PROVIDED ENTRIES.
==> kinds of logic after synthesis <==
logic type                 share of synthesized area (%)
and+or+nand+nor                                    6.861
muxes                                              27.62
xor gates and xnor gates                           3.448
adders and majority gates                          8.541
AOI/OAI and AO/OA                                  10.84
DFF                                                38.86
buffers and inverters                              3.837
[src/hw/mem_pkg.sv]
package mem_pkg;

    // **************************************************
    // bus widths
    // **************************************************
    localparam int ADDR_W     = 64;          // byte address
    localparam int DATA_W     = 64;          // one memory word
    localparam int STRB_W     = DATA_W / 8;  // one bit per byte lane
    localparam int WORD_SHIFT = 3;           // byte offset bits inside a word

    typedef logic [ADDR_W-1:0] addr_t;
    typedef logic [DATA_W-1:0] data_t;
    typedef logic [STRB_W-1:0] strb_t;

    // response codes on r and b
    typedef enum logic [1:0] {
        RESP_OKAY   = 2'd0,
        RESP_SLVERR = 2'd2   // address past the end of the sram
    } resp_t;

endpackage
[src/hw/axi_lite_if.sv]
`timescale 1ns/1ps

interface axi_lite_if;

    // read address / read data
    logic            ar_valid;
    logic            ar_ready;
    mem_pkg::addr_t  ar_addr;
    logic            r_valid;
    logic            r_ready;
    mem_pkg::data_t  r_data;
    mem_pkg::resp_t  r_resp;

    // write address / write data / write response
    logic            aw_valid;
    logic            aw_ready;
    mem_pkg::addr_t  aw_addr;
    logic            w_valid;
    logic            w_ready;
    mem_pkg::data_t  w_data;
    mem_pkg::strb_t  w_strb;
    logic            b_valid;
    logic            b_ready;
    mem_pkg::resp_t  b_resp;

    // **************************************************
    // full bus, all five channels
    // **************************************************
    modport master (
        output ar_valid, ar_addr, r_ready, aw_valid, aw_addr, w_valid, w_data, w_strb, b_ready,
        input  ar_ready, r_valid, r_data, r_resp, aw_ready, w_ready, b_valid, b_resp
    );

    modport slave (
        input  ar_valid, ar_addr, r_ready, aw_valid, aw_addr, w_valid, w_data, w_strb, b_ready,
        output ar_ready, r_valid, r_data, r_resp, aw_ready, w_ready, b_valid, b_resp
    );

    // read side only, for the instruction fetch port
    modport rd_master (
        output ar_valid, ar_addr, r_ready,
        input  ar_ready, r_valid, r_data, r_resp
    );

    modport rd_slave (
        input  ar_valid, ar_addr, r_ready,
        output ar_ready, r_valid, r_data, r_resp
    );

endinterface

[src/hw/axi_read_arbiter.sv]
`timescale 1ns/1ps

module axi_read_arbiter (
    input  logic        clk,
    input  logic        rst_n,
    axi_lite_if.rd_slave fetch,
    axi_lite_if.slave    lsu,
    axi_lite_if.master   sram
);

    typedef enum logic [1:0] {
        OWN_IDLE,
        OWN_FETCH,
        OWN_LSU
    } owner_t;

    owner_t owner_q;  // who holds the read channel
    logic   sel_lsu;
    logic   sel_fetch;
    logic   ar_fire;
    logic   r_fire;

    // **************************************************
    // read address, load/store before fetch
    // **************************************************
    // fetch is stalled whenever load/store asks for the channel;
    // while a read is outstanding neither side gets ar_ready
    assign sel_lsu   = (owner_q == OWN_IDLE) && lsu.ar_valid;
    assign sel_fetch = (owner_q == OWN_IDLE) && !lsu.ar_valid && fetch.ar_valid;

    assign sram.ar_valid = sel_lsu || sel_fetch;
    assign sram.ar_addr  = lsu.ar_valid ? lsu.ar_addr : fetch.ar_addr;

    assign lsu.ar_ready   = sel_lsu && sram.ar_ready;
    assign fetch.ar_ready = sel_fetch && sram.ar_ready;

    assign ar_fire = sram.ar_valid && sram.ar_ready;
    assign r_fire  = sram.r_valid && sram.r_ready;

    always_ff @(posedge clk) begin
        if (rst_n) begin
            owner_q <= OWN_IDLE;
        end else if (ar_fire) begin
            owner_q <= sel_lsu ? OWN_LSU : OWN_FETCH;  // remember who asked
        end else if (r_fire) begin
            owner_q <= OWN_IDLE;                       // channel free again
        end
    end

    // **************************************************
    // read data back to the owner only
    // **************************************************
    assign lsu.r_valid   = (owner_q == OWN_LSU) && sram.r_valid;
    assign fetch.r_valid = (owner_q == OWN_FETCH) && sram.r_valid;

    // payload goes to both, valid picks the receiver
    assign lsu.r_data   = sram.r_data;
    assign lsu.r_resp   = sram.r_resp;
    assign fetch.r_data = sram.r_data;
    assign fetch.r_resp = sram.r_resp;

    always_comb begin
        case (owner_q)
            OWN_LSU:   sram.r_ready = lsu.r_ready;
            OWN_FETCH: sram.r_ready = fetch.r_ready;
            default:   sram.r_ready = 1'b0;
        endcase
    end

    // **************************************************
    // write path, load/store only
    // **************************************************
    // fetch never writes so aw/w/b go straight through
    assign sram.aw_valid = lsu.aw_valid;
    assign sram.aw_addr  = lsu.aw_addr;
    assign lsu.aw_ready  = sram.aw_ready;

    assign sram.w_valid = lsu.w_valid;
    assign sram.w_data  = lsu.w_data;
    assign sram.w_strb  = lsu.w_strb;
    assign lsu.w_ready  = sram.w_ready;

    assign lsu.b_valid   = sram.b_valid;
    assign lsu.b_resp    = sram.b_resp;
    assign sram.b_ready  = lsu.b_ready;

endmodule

WORK ORDER. What you return should be exactly the lines above, starting at the one with "assign ar_fire = sram.ar_valid" and ending at the one with "sram.r_ready = lsu.r_ready;", and nothing else.

TASK ANSWER.
    assign ar_fire = sram.ar_valid && sram.ar_ready;
    assign r_fire  = sram.r_valid && sram.r_ready;

    always_ff @(posedge clk) begin
        if (rst_n) begin
            owner_q <= OWN_IDLE;
        end else if (ar_fire) begin
            owner_q <= sel_lsu ? OWN_LSU : OWN_FETCH;  // remember who asked
        end else if (r_fire) begin
            owner_q <= OWN_IDLE;                       // channel free again
        end
    end

    // **************************************************
    // read data back to the owner only
    // **************************************************
    assign lsu.r_valid   = (owner_q == OWN_LSU) && sram.r_valid;
    assign fetch.r_valid = (owner_q == OWN_FETCH) && sram.r_valid;

    // payload goes to both, valid picks the receiver
    assign lsu.r_data   = sram.r_data;
    assign lsu.r_resp   = sram.r_resp;
    assign fetch.r_data = sram.r_data;
    assign fetch.r_resp = sram.r_resp;

    always_comb begin
        case (owner_q)
            OWN_LSU:   sram.r_ready = lsu.r_ready;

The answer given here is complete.